— WHAT NEEDS TO BE DONE —
Take the records below and copy them exactly.

[[ EXERCISE MATERIAL open ]]

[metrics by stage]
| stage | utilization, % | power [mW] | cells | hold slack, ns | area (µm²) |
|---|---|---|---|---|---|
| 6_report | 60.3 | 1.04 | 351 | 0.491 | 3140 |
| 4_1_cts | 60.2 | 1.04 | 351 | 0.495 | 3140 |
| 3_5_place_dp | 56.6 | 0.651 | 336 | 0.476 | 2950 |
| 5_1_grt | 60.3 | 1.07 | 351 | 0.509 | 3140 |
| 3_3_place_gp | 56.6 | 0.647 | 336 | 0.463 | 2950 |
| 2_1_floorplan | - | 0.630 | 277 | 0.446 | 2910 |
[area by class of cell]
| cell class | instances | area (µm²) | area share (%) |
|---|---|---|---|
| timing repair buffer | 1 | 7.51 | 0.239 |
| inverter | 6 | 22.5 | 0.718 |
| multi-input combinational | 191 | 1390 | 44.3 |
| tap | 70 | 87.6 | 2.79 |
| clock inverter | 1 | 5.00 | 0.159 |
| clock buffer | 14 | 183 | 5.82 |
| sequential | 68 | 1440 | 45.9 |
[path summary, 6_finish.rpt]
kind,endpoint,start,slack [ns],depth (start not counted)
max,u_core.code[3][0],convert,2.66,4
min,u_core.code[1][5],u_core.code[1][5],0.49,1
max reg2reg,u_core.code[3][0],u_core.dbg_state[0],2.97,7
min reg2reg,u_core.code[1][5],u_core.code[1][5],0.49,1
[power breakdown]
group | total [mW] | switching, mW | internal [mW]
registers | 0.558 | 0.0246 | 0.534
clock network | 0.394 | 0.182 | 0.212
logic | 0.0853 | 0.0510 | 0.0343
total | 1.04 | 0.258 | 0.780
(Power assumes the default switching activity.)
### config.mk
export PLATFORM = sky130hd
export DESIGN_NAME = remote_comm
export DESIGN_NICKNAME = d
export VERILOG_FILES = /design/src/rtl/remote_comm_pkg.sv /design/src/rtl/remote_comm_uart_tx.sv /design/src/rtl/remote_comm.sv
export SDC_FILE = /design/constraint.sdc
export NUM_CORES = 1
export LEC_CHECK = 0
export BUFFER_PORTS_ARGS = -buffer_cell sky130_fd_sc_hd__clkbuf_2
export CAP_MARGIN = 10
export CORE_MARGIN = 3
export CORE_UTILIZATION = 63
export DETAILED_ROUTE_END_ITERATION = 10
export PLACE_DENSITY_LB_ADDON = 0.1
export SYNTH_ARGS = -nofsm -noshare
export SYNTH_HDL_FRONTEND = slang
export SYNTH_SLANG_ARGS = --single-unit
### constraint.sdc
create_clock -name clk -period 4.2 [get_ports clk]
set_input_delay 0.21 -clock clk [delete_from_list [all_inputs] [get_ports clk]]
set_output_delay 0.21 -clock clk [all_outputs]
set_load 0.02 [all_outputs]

[[ EXERCISE MATERIAL closed ]]

— EXERCISE SOLUTION —
[metrics by stage]
| stage | utilization, % | power [mW] | cells | hold slack, ns | area (µm²) |
|---|---|---|---|---|---|
| 6_report | 60.3 | 1.04 | 351 | 0.491 | 3140 |
| 4_1_cts | 60.2 | 1.04 | 351 | 0.495 | 3140 |
| 3_5_place_dp | 56.6 | 0.651 | 336 | 0.476 | 2950 |
| 5_1_grt | 60.3 | 1.07 | 351 | 0.509 | 3140 |
| 3_3_place_gp | 56.6 | 0.647 | 336 | 0.463 | 2950 |
| 2_1_floorplan | - | 0.630 | 277 | 0.446 | 2910 |
[area by class of cell]
| cell class | instances | area (µm²) | area share (%) |
|---|---|---|---|
| timing repair buffer | 1 | 7.51 | 0.239 |
| inverter | 6 | 22.5 | 0.718 |
| multi-input combinational | 191 | 1390 | 44.3 |
| tap | 70 | 87.6 | 2.79 |
| clock inverter | 1 | 5.00 | 0.159 |
| clock buffer | 14 | 183 | 5.82 |
| sequential | 68 | 1440 | 45.9 |
[path summary, 6_finish.rpt]
kind,endpoint,start,slack [ns],depth (start not counted)
max,u_core.code[3][0],convert,2.66,4
min,u_core.code[1][5],u_core.code[1][5],0.49,1
max reg2reg,u_core.code[3][0],u_core.dbg_state[0],2.97,7
min reg2reg,u_core.code[1][5],u_core.code[1][5],0.49,1
[power breakdown]
group | total [mW] | switching, mW | internal [mW]
registers | 0.558 | 0.0246 | 0.534
clock network | 0.394 | 0.182 | 0.212
logic | 0.0853 | 0.0510 | 0.0343
total | 1.04 | 0.258 | 0.780
(Power assumes the default switching activity.)
### config.mk
export PLATFORM = sky130hd
export DESIGN_NAME = remote_comm
export DESIGN_NICKNAME = d
export VERILOG_FILES = /design/src/rtl/remote_comm_pkg.sv /design/src/rtl/remote_comm_uart_tx.sv /design/src/rtl/remote_comm.sv
export SDC_FILE = /design/constraint.sdc
export NUM_CORES = 1
export LEC_CHECK = 0
export BUFFER_PORTS_ARGS = -buffer_cell sky130_fd_sc_hd__clkbuf_2
export CAP_MARGIN = 10
export CORE_MARGIN = 3
export CORE_UTILIZATION = 63
export DETAILED_ROUTE_END_ITERATION = 10
export PLACE_DENSITY_LB_ADDON = 0.1
export SYNTH_ARGS = -nofsm -noshare
export SYNTH_HDL_FRONTEND = slang
export SYNTH_SLANG_ARGS = --single-unit
### constraint.sdc
create_clock -name clk -period 4.2 [get_ports clk]
set_input_delay 0.21 -clock clk [delete_from_list [all_inputs] [get_ports clk]]
set_output_delay 0.21 -clock clk [all_outputs]
set_load 0.02 [all_outputs]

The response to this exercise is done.